TASK TO CARRY OUT
Give a count of the lines below that have the string "constraint" in them, with no other words.

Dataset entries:
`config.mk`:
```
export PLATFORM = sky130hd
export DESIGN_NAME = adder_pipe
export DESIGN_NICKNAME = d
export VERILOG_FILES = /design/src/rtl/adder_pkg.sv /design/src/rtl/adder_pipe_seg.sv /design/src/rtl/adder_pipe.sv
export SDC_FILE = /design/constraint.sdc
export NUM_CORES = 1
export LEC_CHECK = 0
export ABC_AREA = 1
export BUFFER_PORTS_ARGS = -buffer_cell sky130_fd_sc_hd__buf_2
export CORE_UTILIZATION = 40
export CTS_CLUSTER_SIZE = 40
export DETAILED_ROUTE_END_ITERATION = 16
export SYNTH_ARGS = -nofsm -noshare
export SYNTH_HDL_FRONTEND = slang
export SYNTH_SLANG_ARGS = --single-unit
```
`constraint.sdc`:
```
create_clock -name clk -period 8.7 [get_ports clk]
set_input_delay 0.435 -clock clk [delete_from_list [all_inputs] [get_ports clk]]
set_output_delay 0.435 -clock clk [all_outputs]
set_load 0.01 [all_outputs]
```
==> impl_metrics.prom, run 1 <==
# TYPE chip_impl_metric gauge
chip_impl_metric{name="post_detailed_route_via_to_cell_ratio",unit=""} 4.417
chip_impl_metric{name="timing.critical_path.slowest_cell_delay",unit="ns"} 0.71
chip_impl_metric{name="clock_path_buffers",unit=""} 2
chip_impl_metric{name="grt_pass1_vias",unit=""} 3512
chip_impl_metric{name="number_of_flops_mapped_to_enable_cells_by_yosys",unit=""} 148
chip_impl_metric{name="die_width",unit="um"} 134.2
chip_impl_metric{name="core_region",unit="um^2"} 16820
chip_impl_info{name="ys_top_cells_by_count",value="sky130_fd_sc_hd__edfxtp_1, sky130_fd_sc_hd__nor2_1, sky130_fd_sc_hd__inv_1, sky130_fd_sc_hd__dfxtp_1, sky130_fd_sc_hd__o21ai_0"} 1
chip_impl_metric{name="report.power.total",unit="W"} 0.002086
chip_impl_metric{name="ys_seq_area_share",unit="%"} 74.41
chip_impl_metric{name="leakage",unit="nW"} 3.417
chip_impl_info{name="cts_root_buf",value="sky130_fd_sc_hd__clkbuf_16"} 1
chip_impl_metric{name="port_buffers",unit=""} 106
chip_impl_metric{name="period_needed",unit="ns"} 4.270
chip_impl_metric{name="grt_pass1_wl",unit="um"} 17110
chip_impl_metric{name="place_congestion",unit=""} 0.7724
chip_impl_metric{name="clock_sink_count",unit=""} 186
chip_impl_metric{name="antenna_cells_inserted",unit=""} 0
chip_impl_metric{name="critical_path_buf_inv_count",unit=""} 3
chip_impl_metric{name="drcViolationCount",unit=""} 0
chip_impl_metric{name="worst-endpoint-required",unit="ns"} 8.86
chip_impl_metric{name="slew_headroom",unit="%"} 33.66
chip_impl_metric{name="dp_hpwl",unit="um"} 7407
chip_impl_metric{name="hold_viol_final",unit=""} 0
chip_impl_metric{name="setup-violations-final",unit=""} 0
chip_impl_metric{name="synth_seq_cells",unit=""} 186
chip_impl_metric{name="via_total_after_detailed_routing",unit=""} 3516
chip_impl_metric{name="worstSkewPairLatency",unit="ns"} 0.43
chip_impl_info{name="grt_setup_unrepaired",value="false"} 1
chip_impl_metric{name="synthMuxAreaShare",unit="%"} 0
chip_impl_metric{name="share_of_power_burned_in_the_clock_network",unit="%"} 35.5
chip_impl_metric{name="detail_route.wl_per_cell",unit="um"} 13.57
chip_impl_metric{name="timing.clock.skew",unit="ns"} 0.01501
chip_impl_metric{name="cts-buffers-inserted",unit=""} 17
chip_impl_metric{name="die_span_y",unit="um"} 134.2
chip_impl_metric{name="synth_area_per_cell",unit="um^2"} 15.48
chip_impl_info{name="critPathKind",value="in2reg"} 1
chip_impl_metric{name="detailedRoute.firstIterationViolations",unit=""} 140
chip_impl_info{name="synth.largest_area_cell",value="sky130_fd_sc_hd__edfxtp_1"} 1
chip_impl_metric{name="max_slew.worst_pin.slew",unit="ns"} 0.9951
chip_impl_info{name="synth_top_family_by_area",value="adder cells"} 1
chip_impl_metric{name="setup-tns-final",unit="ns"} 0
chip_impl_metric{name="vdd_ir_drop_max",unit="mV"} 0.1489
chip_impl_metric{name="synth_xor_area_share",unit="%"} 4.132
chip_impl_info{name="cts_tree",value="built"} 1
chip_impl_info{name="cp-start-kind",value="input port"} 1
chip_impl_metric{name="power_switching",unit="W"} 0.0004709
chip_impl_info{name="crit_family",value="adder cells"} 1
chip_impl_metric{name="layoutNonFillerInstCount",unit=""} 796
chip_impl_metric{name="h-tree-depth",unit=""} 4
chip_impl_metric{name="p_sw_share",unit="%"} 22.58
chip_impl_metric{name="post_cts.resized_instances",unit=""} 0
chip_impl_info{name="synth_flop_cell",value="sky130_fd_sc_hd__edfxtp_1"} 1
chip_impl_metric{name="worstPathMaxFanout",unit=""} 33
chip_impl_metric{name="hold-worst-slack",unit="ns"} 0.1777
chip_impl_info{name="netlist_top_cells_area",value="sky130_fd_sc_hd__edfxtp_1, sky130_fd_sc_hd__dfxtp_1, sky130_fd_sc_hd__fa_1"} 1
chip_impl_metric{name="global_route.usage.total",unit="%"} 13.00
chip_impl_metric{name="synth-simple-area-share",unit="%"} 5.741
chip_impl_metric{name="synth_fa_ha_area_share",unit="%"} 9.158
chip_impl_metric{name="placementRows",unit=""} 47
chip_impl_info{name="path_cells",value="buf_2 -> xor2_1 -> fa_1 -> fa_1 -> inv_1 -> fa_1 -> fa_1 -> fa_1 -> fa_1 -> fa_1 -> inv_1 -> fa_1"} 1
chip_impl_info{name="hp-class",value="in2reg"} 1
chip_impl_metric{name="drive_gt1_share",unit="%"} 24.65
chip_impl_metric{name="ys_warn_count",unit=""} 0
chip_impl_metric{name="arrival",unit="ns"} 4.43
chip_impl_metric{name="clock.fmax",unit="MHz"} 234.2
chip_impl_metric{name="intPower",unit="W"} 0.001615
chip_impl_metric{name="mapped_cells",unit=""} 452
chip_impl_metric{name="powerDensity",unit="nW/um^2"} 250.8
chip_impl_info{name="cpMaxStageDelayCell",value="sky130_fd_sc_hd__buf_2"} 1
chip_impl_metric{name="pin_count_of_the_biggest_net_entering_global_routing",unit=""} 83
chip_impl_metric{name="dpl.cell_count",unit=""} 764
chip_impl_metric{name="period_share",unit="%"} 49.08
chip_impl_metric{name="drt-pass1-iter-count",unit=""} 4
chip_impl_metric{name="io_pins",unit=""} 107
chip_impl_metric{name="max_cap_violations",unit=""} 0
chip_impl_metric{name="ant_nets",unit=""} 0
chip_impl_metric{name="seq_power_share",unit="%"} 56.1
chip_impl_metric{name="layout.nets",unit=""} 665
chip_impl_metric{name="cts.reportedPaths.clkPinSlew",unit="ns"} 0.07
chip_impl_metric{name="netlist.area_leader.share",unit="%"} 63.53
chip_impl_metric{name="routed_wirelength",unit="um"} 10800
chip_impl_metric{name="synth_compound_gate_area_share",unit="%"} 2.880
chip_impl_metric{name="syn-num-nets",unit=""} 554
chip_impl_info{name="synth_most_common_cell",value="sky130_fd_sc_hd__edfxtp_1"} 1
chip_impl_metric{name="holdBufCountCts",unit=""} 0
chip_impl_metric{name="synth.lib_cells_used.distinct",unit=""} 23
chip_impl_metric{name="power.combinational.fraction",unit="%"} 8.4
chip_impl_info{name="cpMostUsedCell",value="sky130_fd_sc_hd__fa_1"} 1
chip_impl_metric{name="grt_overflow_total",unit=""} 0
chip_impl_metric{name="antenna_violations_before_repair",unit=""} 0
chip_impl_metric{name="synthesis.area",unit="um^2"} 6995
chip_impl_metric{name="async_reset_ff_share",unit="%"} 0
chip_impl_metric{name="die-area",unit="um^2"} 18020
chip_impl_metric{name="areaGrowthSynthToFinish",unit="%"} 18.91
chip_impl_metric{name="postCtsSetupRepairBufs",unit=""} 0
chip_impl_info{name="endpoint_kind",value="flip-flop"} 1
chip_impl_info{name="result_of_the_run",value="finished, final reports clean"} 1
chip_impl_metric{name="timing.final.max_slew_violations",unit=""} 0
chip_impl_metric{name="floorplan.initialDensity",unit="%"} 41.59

---

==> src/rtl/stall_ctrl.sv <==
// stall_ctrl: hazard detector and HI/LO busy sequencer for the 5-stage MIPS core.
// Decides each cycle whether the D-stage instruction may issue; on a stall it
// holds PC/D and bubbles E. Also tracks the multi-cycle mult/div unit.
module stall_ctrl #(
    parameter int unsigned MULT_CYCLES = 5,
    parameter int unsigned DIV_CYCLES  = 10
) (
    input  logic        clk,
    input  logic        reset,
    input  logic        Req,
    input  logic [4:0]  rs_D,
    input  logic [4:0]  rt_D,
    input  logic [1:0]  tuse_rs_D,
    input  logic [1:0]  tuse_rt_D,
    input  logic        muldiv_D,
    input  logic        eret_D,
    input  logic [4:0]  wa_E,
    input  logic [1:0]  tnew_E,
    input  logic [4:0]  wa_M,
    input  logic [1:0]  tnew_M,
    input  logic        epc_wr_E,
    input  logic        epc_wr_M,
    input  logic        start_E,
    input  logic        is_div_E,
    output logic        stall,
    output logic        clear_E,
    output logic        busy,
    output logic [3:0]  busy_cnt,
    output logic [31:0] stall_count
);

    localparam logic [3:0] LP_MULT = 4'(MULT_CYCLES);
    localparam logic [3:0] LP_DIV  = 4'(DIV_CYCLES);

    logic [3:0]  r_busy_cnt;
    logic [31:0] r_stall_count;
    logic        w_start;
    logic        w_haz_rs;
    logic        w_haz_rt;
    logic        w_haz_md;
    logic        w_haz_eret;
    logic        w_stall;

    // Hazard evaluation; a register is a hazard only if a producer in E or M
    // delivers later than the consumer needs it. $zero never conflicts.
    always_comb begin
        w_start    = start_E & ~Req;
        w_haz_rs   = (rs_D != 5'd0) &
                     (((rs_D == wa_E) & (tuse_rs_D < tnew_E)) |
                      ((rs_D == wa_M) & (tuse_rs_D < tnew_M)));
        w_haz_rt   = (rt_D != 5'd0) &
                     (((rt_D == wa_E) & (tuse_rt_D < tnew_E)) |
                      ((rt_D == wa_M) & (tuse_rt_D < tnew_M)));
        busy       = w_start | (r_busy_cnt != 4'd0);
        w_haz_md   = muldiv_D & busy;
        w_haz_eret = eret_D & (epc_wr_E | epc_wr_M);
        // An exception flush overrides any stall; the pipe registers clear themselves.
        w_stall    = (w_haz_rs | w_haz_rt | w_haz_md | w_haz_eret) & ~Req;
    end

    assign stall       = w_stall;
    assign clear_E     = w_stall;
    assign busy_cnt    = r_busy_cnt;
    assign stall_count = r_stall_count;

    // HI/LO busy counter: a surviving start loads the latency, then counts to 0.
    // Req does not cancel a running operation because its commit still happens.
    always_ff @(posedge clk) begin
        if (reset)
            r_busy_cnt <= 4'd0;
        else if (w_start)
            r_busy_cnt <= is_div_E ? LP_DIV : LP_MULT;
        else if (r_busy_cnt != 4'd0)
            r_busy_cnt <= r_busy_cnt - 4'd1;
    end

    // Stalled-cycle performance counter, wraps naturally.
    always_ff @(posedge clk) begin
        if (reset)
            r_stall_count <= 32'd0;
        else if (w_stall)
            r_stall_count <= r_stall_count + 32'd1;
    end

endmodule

REPLY
2